How to complete this task:
Starting at the line that contains "buffers inserted | 24 | 27" and ending at the line that contains "fa+ha+maj | 3 | 1.23 |", the lines below are to be given again exactly, with nothing added.

[[ Data records open ]]

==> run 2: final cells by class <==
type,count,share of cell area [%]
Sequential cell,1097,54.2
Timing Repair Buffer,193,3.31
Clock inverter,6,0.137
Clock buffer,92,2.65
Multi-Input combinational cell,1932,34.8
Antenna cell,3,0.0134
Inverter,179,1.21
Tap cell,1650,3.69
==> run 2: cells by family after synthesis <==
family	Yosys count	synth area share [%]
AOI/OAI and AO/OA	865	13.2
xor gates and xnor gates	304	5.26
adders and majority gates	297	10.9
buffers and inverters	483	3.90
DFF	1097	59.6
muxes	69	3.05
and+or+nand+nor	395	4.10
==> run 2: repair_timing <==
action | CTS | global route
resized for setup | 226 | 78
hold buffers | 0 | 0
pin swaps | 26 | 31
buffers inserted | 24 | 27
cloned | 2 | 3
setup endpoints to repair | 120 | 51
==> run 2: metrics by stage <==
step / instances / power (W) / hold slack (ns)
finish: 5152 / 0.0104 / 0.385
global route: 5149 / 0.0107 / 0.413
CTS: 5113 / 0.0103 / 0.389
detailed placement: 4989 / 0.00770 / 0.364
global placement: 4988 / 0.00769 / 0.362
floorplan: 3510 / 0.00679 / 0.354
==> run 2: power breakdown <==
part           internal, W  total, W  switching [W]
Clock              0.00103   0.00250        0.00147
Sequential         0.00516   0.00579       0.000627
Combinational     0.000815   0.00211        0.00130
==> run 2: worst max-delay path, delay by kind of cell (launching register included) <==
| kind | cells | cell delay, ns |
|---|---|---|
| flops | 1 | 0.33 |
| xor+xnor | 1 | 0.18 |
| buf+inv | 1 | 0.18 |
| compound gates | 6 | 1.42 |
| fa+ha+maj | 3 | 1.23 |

[[ Data records closed ]]
[[ Data records open ]]

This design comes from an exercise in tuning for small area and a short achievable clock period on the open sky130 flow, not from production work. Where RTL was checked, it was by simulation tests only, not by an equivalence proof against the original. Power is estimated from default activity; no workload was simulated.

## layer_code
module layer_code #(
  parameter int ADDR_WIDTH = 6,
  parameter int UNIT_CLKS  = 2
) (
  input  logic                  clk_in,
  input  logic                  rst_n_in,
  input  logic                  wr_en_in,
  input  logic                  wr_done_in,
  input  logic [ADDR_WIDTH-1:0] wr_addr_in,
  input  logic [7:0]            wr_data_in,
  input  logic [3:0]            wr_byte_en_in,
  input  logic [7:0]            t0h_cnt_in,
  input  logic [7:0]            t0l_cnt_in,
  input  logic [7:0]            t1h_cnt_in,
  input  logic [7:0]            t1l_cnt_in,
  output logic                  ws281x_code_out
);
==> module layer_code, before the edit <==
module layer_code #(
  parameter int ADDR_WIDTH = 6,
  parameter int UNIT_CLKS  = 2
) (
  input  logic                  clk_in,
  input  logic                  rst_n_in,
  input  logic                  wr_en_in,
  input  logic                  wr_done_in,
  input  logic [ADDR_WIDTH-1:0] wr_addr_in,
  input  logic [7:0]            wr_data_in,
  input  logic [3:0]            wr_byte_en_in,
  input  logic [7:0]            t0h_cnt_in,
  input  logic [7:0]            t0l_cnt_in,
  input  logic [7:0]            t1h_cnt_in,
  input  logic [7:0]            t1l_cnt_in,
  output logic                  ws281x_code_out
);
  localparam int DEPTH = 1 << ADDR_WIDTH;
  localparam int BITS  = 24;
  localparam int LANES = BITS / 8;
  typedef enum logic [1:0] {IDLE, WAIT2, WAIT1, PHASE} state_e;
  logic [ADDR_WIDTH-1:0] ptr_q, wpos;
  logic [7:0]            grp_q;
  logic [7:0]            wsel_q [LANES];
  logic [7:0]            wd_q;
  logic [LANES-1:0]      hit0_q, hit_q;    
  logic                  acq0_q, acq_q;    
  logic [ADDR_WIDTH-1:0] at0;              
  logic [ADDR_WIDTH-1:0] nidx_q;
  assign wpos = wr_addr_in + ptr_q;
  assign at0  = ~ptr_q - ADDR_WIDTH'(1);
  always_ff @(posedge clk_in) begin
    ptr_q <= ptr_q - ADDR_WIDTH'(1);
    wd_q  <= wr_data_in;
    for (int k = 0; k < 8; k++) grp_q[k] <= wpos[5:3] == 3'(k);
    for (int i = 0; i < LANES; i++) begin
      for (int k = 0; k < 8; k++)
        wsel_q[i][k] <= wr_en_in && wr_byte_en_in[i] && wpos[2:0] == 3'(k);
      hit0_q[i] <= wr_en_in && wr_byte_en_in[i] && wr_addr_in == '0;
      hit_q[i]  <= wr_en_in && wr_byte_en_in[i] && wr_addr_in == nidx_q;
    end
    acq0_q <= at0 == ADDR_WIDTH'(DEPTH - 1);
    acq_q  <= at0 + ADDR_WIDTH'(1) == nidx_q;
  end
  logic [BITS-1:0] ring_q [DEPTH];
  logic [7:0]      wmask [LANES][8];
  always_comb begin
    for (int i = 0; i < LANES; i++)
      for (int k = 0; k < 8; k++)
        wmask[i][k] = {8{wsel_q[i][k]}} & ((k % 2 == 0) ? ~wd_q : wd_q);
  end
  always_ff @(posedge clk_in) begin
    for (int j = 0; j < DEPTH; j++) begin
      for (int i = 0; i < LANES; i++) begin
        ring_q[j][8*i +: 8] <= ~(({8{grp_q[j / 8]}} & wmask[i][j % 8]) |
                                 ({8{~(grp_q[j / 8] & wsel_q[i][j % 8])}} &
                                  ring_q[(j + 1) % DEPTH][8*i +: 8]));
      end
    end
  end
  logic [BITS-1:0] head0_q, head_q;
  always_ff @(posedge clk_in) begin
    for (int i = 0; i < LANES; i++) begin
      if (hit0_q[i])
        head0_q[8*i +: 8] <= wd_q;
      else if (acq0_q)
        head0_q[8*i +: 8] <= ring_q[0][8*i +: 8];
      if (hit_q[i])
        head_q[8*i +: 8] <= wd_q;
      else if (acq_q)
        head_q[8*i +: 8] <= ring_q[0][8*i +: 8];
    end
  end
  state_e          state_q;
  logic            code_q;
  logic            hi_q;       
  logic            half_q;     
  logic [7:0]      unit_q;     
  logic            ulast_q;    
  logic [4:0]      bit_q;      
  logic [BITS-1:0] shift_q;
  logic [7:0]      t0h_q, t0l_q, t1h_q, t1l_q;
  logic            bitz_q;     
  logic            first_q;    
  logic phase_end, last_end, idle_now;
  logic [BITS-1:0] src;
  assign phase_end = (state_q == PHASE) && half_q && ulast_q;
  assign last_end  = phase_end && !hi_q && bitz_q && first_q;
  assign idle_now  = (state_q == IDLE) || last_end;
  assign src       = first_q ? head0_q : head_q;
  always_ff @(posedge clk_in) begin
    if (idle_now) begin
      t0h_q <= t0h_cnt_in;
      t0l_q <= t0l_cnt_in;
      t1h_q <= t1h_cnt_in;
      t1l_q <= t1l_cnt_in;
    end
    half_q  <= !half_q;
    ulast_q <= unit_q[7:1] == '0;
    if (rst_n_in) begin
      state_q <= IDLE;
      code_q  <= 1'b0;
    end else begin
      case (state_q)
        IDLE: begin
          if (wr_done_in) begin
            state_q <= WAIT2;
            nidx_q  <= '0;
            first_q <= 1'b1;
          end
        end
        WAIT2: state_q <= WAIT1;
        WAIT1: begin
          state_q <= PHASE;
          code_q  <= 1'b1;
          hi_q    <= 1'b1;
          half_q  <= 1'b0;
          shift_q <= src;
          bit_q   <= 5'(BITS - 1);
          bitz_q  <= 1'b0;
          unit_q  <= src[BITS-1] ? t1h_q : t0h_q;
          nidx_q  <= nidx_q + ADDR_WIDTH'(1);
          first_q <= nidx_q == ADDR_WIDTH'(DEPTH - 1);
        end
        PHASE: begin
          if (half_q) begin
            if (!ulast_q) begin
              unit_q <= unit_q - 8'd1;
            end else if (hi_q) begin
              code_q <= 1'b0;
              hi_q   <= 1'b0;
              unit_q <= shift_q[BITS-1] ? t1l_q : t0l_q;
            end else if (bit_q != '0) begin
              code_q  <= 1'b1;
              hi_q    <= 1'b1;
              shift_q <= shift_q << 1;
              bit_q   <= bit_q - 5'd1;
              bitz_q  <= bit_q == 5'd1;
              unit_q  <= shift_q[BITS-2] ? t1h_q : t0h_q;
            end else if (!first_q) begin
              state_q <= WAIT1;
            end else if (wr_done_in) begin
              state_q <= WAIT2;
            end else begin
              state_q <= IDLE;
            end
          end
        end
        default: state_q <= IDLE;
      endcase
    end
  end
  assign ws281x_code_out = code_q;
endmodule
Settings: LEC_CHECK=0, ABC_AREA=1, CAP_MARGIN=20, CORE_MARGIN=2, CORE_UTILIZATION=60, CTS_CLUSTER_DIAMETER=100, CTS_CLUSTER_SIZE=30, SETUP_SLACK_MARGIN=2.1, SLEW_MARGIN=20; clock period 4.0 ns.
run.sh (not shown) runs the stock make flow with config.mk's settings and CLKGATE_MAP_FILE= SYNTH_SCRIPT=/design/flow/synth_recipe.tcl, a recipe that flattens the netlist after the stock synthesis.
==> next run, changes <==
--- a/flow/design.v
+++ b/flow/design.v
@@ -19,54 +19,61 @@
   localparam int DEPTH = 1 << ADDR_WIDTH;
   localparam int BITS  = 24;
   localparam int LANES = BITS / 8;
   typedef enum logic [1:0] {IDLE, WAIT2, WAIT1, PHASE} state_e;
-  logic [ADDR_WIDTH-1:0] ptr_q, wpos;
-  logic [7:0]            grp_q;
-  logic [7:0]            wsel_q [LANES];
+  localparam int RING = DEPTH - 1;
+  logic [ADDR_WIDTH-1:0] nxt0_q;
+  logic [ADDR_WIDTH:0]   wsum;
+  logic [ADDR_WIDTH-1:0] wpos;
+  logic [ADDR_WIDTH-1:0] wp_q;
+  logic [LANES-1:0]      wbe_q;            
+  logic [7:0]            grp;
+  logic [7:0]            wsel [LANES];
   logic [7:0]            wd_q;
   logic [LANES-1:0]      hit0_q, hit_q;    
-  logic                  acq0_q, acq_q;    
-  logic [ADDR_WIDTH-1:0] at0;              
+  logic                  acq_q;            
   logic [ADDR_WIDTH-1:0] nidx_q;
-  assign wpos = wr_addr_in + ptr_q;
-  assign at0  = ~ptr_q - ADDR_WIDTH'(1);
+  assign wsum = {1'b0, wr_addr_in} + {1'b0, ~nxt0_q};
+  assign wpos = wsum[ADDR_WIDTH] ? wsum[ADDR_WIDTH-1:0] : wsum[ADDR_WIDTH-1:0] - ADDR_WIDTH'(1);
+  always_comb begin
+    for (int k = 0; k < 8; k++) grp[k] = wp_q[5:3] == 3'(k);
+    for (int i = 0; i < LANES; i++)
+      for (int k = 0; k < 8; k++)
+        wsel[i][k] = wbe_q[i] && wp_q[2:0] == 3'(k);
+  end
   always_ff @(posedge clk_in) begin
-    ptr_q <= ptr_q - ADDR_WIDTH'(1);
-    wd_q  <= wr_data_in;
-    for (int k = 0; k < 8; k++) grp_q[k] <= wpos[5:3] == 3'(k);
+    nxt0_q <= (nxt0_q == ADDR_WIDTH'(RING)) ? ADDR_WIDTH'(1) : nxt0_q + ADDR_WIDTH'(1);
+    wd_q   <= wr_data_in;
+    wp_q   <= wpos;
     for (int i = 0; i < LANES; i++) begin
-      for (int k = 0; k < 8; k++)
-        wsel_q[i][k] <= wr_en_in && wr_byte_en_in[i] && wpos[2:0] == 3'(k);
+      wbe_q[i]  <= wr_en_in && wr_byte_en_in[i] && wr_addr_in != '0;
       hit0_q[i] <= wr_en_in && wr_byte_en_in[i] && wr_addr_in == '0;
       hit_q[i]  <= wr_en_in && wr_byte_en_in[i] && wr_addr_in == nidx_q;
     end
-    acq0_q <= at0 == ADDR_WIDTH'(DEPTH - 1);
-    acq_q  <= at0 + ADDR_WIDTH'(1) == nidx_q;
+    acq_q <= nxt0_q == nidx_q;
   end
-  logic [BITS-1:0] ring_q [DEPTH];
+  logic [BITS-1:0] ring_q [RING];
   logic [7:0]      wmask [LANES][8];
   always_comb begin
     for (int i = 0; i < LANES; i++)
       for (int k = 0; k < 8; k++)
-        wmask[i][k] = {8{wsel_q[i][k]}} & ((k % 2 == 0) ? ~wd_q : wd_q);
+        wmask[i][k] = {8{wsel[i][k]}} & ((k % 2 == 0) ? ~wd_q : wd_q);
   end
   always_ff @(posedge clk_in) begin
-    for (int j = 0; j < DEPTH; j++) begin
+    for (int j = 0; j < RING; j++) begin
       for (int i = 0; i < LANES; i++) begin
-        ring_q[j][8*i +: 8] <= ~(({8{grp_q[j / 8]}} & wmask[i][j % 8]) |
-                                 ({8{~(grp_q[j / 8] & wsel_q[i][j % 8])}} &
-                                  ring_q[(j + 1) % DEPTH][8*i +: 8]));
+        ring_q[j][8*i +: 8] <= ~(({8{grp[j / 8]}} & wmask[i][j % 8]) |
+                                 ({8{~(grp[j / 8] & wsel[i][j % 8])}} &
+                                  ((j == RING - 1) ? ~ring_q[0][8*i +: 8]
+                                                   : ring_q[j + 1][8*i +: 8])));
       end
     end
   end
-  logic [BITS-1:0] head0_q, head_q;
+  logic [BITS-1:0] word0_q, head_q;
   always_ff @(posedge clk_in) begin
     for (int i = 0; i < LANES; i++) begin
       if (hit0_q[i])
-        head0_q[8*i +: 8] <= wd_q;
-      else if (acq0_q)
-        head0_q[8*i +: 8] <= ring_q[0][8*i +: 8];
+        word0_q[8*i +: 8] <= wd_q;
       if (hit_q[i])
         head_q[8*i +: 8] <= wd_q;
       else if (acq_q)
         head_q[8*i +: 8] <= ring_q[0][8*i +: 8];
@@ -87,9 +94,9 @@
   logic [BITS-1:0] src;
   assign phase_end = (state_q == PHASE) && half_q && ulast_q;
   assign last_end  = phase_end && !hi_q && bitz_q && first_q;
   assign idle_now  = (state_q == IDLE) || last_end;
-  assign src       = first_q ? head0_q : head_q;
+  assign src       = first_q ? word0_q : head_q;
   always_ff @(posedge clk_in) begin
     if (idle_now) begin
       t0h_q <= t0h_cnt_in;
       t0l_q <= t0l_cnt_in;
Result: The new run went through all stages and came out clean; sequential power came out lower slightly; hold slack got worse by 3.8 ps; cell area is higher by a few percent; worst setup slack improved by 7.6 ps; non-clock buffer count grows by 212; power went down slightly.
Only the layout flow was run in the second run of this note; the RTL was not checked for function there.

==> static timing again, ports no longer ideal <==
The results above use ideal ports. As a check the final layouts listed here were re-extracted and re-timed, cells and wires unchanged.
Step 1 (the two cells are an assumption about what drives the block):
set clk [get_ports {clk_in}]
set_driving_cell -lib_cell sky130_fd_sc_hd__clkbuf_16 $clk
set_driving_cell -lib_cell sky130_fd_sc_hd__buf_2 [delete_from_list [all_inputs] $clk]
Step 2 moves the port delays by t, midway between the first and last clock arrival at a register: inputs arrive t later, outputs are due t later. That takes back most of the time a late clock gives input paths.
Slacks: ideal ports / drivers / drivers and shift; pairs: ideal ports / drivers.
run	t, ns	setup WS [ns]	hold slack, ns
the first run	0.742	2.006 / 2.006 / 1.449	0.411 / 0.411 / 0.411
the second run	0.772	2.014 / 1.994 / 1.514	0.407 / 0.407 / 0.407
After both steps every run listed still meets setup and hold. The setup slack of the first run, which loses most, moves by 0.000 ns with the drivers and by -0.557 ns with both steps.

[[ Data records closed ]]

Answer area:
buffers inserted | 24 | 27
cloned | 2 | 3
setup endpoints to repair | 120 | 51
==> run 2: metrics by stage <==
step / instances / power (W) / hold slack (ns)
finish: 5152 / 0.0104 / 0.385
global route: 5149 / 0.0107 / 0.413
CTS: 5113 / 0.0103 / 0.389
detailed placement: 4989 / 0.00770 / 0.364
global placement: 4988 / 0.00769 / 0.362
floorplan: 3510 / 0.00679 / 0.354
==> run 2: power breakdown <==
part           internal, W  total, W  switching [W]
Clock              0.00103   0.00250        0.00147
Sequential         0.00516   0.00579       0.000627
Combinational     0.000815   0.00211        0.00130
==> run 2: worst max-delay path, delay by kind of cell (launching register included) <==
| kind | cells | cell delay, ns |
|---|---|---|
| flops | 1 | 0.33 |
| xor+xnor | 1 | 0.18 |
| buf+inv | 1 | 0.18 |
| compound gates | 6 | 1.42 |
| fa+ha+maj | 3 | 1.23 |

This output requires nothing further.